Для Бердяева «христианство насквозь мифологично, а не понятийно… христианские мифы выражают и изображают глубочайшие, центральные, единственные реальности духовного мира и духовного опыта»[231]. Опять-таки, как в предшествующих случаях, краткие, диалектически не развернутые интуиции Булгакова и Бердяева нашли свое законченное философское раскрытие у Лосева. В своей «Диалектике мифа» он отмечал определенную родственность христианства с языческими мифологиями в моменте «осязаемой телесности». «Не только языческие мифы поражают своей постоянной телесностью и видимостью, осязаемостью. Таковы в полной мере и христианские мифы, несмотря на общепризнанную несравненную духовность этой религии… Возьмите самые исходные и центральные пункты христианской мифологии, и — вы увидите, что они тоже суть нечто чувственно явленное и физически осязаемое»[232]. Определяя христианскую мифологию как наиболее духовную в сравнении с другими мифологиями, Лосев находит общий структурный элемент в оперировании чувственными образами для выражения сверхчувственного (духовного) содержания. Духовность относится к самой сути христианства (его вероучению и таинствам), но «то, в чем дана и чем выражена эта духовность, — всегда конкретно, вплоть до чувственной образности». В качестве примера такой образности Лосев приводит таинство евхаристии: «причащение плоти и крови»[233]. Для Бердяева также в таинстве Евхаристии «божественная энергия является в этой точке отображенной на плоскости этого природного мира» — «Материя таинства не случайна. Она символически связана с самим духовным первофеноменом»[234].

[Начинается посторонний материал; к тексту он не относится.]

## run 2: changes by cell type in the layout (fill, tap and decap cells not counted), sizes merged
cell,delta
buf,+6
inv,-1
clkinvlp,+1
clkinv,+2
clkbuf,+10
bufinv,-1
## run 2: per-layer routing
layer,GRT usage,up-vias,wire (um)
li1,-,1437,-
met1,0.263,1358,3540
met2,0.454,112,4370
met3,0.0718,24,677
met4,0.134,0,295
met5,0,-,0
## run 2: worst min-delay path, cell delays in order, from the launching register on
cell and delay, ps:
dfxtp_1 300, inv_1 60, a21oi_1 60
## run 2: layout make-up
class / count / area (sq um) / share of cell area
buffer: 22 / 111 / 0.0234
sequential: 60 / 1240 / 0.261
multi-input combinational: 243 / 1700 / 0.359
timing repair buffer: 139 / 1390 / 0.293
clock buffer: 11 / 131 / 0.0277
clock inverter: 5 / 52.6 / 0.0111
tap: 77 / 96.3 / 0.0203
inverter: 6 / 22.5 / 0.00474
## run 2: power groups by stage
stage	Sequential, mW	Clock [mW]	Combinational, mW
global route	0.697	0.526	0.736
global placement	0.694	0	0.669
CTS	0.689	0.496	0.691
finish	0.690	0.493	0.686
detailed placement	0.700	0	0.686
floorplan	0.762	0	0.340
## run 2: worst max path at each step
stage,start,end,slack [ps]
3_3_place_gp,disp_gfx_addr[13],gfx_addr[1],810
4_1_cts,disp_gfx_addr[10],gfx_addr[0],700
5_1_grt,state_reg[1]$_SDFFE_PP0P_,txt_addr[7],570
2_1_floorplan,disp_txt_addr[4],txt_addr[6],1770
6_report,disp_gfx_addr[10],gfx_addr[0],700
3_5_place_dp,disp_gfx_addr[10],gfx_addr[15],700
<file path="src/rtl/counter_ud.sv">
// Up/down modulo counter with clamped parallel load, boundary pulse and sticky overflow.
// Define COUNTER_UD_SAT_EN to saturate at the boundaries instead of wrapping.
module counter_ud #(
    parameter int unsigned      WIDTH = 4,
    parameter logic [WIDTH-1:0] MAX   = {WIDTH{1'b1}},
    parameter logic [WIDTH-1:0] INIT  = '0
) (
    input  logic             CLK,
    input  logic             RESET,
    input  logic             CE,
    input  logic             UP,
    input  logic             LD,
    input  logic [WIDTH-1:0] D,
    input  logic             OVF_CLR,
    output logic [WIDTH-1:0] O,
    output logic             COUT,
    output logic             TC,
    output logic             OVF
);

    // Arithmetic is done one bit wider so compares and increments never truncate.
    localparam logic [WIDTH:0] MAX_EXT = {1'b0, MAX};

    logic [WIDTH-1:0] o_q, o_d;
    logic             cout_q, cout_d;
    logic             ovf_q, ovf_d;
    logic [WIDTH:0]   count_ext;
    logic [WIDTH:0]   d_ext;

    assign count_ext = {1'b0, o_q};
    assign d_ext     = {1'b0, D};

    always_comb begin
        o_d    = o_q;
        cout_d = 1'b0;
        ovf_d  = ovf_q;
        if (OVF_CLR) begin
            ovf_d = 1'b0;
        end
        if (LD) begin
            o_d = (d_ext > MAX_EXT) ? MAX : D;
        end else if (CE) begin
            if (UP) begin
                if (count_ext < MAX_EXT) begin
                    o_d = WIDTH'(count_ext + 1'b1);
                end else begin
                    // A boundary event sets OVF even when OVF_CLR is asserted on the same edge.
                    ovf_d = 1'b1;
`ifdef COUNTER_UD_SAT_EN
                    o_d    = MAX;
`else
                    o_d    = '0;
                    cout_d = 1'b1;
`endif
                end
            end else begin
                if (count_ext != '0) begin
                    o_d = WIDTH'(count_ext - 1'b1);
                end else begin
                    ovf_d = 1'b1;
`ifdef COUNTER_UD_SAT_EN
                    o_d    = '0;
`else
                    o_d    = MAX;
                    cout_d = 1'b1;
`endif
                end
            end
        end
    end

    always_ff @(posedge CLK) begin
        if (RESET) begin
            o_q    <= INIT;
            cout_q <= 1'b0;
            ovf_q  <= 1'b0;
        end else begin
            o_q    <= o_d;
            cout_q <= cout_d;
            ovf_q  <= ovf_d;
        end
    end

    assign O    = o_q;
    assign COUT = cout_q;
    assign OVF  = ovf_q;
    assign TC   = UP ? (o_q == MAX) : (o_q == '0);

endmodule

</file>
<file path="config.mk">
export PLATFORM = sky130hd
export DESIGN_NAME = counter_ud
export DESIGN_NICKNAME = d
export VERILOG_FILES = /design/src/rtl/counter_ud.sv
export SDC_FILE = /design/constraint.sdc
export NUM_CORES = 1
export LEC_CHECK = 0
export BUFFER_PORTS_ARGS = -buffer_cell sky130_fd_sc_hd__buf_4
export CAP_MARGIN = 15
export CORE_AREA = 2 2 39 41
export DETAILED_ROUTE_END_ITERATION = 12
export DIE_AREA = 0 0 41 43
export GPL_TIMING_DRIVEN = 0
export PLACE_DENSITY = 0.54
export RECOVER_POWER = 50
export SLEW_MARGIN = 10
export SYNTH_ARGS = -nofsm -noshare
export SYNTH_HDL_FRONTEND = slang
export SYNTH_SLANG_ARGS = --single-unit
</file>
<file path="constraint.sdc">
create_clock -name CLK -period 2.82 [get_ports CLK]
set_input_delay 0.282 -clock CLK [delete_from_list [all_inputs] [get_ports CLK]]
set_output_delay 0.282 -clock CLK [all_outputs]
set_load 0.03 [all_outputs]
</file>
After elaboration in Yosys (flattened, before gate mapping)
Cells that the tools add are included.
- add/sub/neg operators: 2
- multipliers: 0
- div/mod/pow operators: 0
- $lt $le $gt $ge: 2
- eq/ne operators: 1
- shifts and indexed selects: 0
- multiplexer cells: 16
- bitwise operators: 1
- reduce and logical (&&, ||, !) cells: 4
- operators by type and width (kind ; count):
    4-bit 2-to-1 mux ; 6
    1-bit 2-to-1 mux ; 10
    5-bit nonzero test ; 1
    4-bit by 1-bit adder with 4-bit output (second input constant) ; 1
    4-bit == test (second input constant) ; 1
    4-bit > comparator (second input constant) ; 1
    4-bit logical NOT ; 1
    4-bit < comparator (second input constant) ; 1
    4-bit by 1-bit subtractor with 4-bit output (second input constant) ; 1
    3-bit OR reduction ; 1
    2-bit nonzero test ; 1
    1-bit NOT ; 1
- flip-flop bits (word level): 6
- latch bits: 0
- memory bits (writable): 0
- bits in read-only memories: 0
- output and inout bits: 7
- logic and storage cells: 29
- memories: 0

Logic depth before layout (Yosys ltp)
- depth after elaboration: 5
- mapped depth: 6

Worst setup path after synthesis
OpenSTA, ideal clock, no wires.
- path kind: register to register
- from: reg o_q[1] (netlist: O[1])
- to: reg ovf_q (netlist: OVF)
- arrival time: 2.233 ns
- required time: 2.750 ns
- slack: 0.517 ns
- cell stages (with the launch flop): 7
- path buffers: 0
- clock period less this slack: 2.303 ns
- cells stage by stage: dfxtp_1 -> inv_1 -> ha_1 -> or3b_2 -> o21ai_0 -> nand3_1 -> a21oi_1
- word-level cells in the longest chain between the ends: 5
- elaborated cells between the ends (all ways): 7
- ends and longest elaborated chain (item ; RTL line ; text):
    start, declared ; 24 ; logic [WIDTH-1:0] o_q, o_d;
    start signal, assigned ; 74 ; o_q <= INIT;
    start signal, assigned ; 78 ; o_q <= o_d;
    4-bit < comparator / 5-bit nonzero test (equally long branches) ; 44, 57 ;
    1-bit 2-to-1 mux, on equally long branches ; 44, 57 ;
    1-bit 2-to-1 mux (*) ; 43 ; if (UP) begin
    1-bit 2-to-1 mux (*) ; 42 ; end else if (CE) begin
    1-bit 2-to-1 mux (*) ; 40 ; if (LD) begin
    end signal, assigned ; 80 ; ovf_q <= ovf_d;
    end, declared ; 26 ; logic ovf_q, ovf_d;
Mark *: on every way between the ends. The rest lies on a longest branch, timed or not.
A chain may end at the register's enable or synchronous reset.

Final worst setup path
- from: reg o_q[0] (netlist: O[0])
- to: out TC
- word-level cells in the longest chain between the ends: 2
- elaborated cells between the ends (all ways): 3
- ends and longest elaborated chain (item ; RTL line ; text):
    4-bit == test / 4-bit logical NOT (equally long branches) ; 87 ; assign TC = UP ? (o_q == MAX) : (o_q == '0);
    1-bit 2-to-1 mux (*) ; 87 ;
    end, declared ; 17 ; output logic TC,
Marked as above.

==> reports/results.env <==
MIN_TO='O[3]'
SLOWEST_STAGE='sky130_fd_sc_hd__or3b_2'
RRSETUPSLACK_NS=1.08
SYNTH_SEQ_CELLS=6
WORSTPATHARRIVAL_NS=1.85
TIMING_WORST_SETUP_PATH_TYPE='reg -> out'
SLOWEST_DELAY_NS=0.46
CLKTRANSATPATHREGS_NS=0.05
CLOCK-SINKS=6
NETLIST_AREA_SQ_UM=380
SYNTH.NET_COUNT=60
GR-USAGE-MET1=0.155
RESULT_OF_THE_RUN='finished clean'
REMAINING_ANTENNA_VIOLATION_COUNT=0
DRT_WL_TOTAL_UM=912
MOST_FREQUENT_STANDARD_CELL_IN_THE_LAYOUT_EXCLUDING_FILL_AND_TAP_CELLS='sky130_fd_sc_hd__buf_4'
FINAL-HOLD-VIOLATION-COUNT=0
SLEW-LIMIT-HEADROOM=0.758
ROWS=14
MAX_FREQ_MHz=469
TIMING.CRITICAL_PATH.FROM_TYPE='flip-flop'
TIMING_MAX_TRANSITION_VIOLATIONS_FINAL=0
ANTENNA_CELLS_INSERTED=0
FIN_NETS=80
SYNTHESIS.AREA_PER_INSTANCE_SQ_UM=7.92
CELLPOWERDENSITY_nW_PER_UM2=483
PERIOD_MINUS_SLACK_NS=2.13
TNS_NS=0
HPWL_UM=678
FLOW.AREA_GROWTH_FROM_SYNTHESIS_PCT=34.9
MAX_CAP_VIOL_COUNT=0
SYNTH-WARNING-COUNT=0
GP_CONGESTION=0.678
CTS-BUFFERS-INSERTED=3
GRT_UTIL_ALL_LAYERS=0.126
DETAIL_ROUTE.DRC_VIOLATIONS=0
DRT-VIAS-PER-INSTANCE=4.94
MULTI_INPUT_AREA_SQ_UM=241
MIN_PATH_TYPE='in -> reg'
DIEAREA_SQ_UM=1760
POST-CTS-SETUP-BUFFERS=0
VIA_COUNT_OF_THE_FIRST_GLOBAL_ROUTING_PASS=356
P_LEAK_nW=0.215
GRT_MAX_DEGREE=10
LAYOUT.FILLER_CELLS=166
CTS_ROOT_BUFFER='sky130_fd_sc_hd__clkbuf_4'
GRT_SETUP_UNREPAIRED='no'
CRIT_REQUIRED_NS=2.54
SETUP_VIOL=0
GR-USAGE-MET3=0.0314
MAX_CLOCK_BUF_DEPTH=2
PORT-BUFFER-COUNT=15
HOLD_SLACK_NS=0.235
ANTENNA_FOUND_INITIAL=0
TOP_USAGE_LAYER='met2'
CTS_REPAIR_RESIZE_COUNT=0
SYNTH_SEQ_AREA_SHARE=0.316
DRT-INITIAL-DRC-COUNT=10
TRITONCTS='done'
USE_MET2=0.175
WORSTREG2REGEND='OVF'
MOST_FREQUENT_CELLS_IN_THE_LAYOUT='sky130_fd_sc_hd__buf_4 (9), sky130_fd_sc_hd__clkbuf_1 (7), sky130_fd_sc_hd__a21oi_1 (7)'
CRIT_PATH_MAX_FANOUT=9
REG2REG_FROM='O[0]'
WORST_SKEW_LATE_LATENCY_NS=0.25
HOLD_START='RESET'
HOLD_FIX_BUFFERS_CTS=0
SYN_INST=48
WORST_HOLD_PATH.NUM_CELLS=2
FP.DIEH_UM=43
WIRE_PER_INST_UM=11.1
CTSHTREEMAXLEVEL=1
GRT-OVFL-TOTAL=0
R2R_CELLS=6
POST-ROUTE-PERIOD-UTIL=0.756
SETUP.WORST_PATH.END_CLASS='primary output'
WORST_MARGIN_PIN_SLEW_NS=0.365
GLOBAL_ROUTE_WIRE_LENGTH_BEFORE_REPAIR_MM=1.47
LAYOUT-DRIVE-GT1-SHARE=0.242
DRT_FIRST_PASS_ITERS=2
AREA.SEQUENTIAL_SQ_UM=120
NUM_VIAS=405
EFFECTIVE_UTILIZATION_AT_FLOORPLAN=0.275
MAX-VDD-IR-DROP_uV=172
CRIT_PATH_CELL_TRACE='inv_2 -> ha_1 -> or3b_2 -> o21ai_0 -> buf_4'
FP.COREAREA_SQ_UM=1380
DIE_W_UM=41
CLOCK_SKEW_NS=0.00105
IO_PINS=17
YS_TYPES=26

Все вышеприведенные тексты свидетельствуют о том, что в рамках русской философии Серебряного века имелась определенная тенденция к переосмыслению и переоценке понятия мифа, прилагая его в такой интерпретации к прояснению христианских истин. Новый подход к мифу, восходящий в свои истоках к позднему Шеллингу, не мог не пробуждать определенного недоверия и непонимания. Нетрудно представить, что «мифологизация» христианства способна и теперь вызывать негативную реакцию со стороны охранительно настроенных богословов, усматривающих в «мифологизации» проявление модернизма, несовместимого с православием. В подкрепление такого мнения всегда можно сослаться на переводы Нового Завета, в которых слово «миф» передается всегда как «басня». Во Втором послании ап. Петра говорится: «Мы возвестили вам силу и пришествие Господа нашего Иисуса Христа, не хитросплетенным басням последуя, но бывши очевидцами Его величия» (2 Пет. 1, 16). В этом тексте свидетельство очевидцев противопоставляется «хитросплетенным мифам». Первом послании к Тимофею ап. Павел предупреждает христиан не заниматься «баснями и родословиями бесконечными» (1 Тим. 1,4). В том же послании мифы (басни) называются «негодными и бабьими» (1 Тим. 4,7). Во Втором послании к Тимофею говорится о наступлении времен, когда «от истины отвратят слух и обратятся к басням (мифам)» (2 Тим. 4,7). Раннехристианские апологеты, а затем византийские теологи придерживались того же пренебрежительного отношения к мифологии («баснословию»).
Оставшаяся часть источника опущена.